Cuando volví al salón, vi que el ambiente entre los caballeros seguía siendo bastante grave, aunque he de señalar que, al margen de esto, no tuve demasiadas oportunidades de hacerme una idea sobre el desarrollo de la reunión, ya que nada más entrar, mi señor me cogió la bandeja de las manos y me dijo:
– Gracias, Stevens. Yo serviré. Eso es todo.
Tras cruzar de nuevo el vestíbulo, volví a mi puesto habitual debajo del arco y, durante más o menos una hora, en concreto hasta que se marcharon los señores, no ocurrió ningún hecho que me obligara a abandonar mi puesto. Fue una hora que, sin embargo, retuve perfectamente en la memoria y, durante todos estos años, he tenido de ella un recuerdo muy nítido. Al principio, debo reconocer que me sentí bastante abatido. Pero después, mientras transcurrieron los minutos, empecé a notar un fenómeno curioso. Es decir, empezó a invadirme una fuerte sensación de triunfo.
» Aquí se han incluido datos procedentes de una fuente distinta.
File: src/logic/inv_loader.sv
// Input side of the inverse block, elements arrive in row-major order
// Strobes while busy is high are dropped without notice
// busy stays high until the readout or the error report is finished

module inv_loader (
  input  logic                CLK,
  input  logic                RST,
  input  logic                in_valid,
  input  inv_fmt_pkg::elem_t  in_data,
  input  logic                load_release,
  output logic                busy,
  inv_load_if.loader          load
);

  import inv_dim_pkg::*;

  // Element number within the matrix
  cnt_t cnt;
  logic accept;
  logic last;

  assign accept = in_valid & ~busy;
  assign last   = (cnt == cnt_t'(ELEMS - 1));

  // Write straight through on the accepting edge
  assign load.wr_en   = accept;
  assign load.wr_row  = row_t'(cnt / MAT_N);
  // Left half only
  assign load.wr_col  = col_t'(cnt % MAT_N);
  assign load.wr_data = in_data;

  always_ff @(posedge CLK or posedge RST) begin
    if (RST) begin
      cnt     <= '0;
      busy    <= 1'b0;
      load.go <= 1'b0;
    end else begin
      // Start pulse follows the sixteenth write
      load.go <= accept & last;
      if (accept) begin
        // Wraps to zero after the last element
        cnt <= cnt + cnt_t'(1);
      end
      if (accept && last) begin
        busy <= 1'b1;
      end else if (load_release) begin
        busy <= 1'b0;
      end
    end
  end

endmodule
No recuerdo si, en aquel momento, pude explicarme esa reacción; hoy, en cambio, analizando aquel instante de nuevo, no me parece tan difícil poder entenderlo. Después de todo, aunque las últimas horas del día habían sido agotadoras, me había esforzado por mantener cada minuto «la dignidad propia de mi condición», de un modo, además, del que incluso mi padre habría estado orgulloso. Frente a mí, al otro lado del vestíbulo, tras aquella puerta en la que tenía clavados mis ojos, en la misma habitación donde acababa de prestar mis servicios, los seres más poderosos de Europa deliberaban sobre el destino de nuestro continente. Nadie habría podido negarme que en aquellos momentos estuve todo lo cerca del eje de los acontecimientos importantes que un mayordomo podría soñar. Por lo tanto, me imagino que en esos instantes, mientras meditaba sobre lo ocurrido aquella noche y sobre lo que aún estaba sucediendo, tuve la sensación de que aquellos acontecimientos venían a resumir el transcurso y los logros de toda una vida, y no creo que exista otra explicación de la sensación de triunfo que me invadió aquella noche.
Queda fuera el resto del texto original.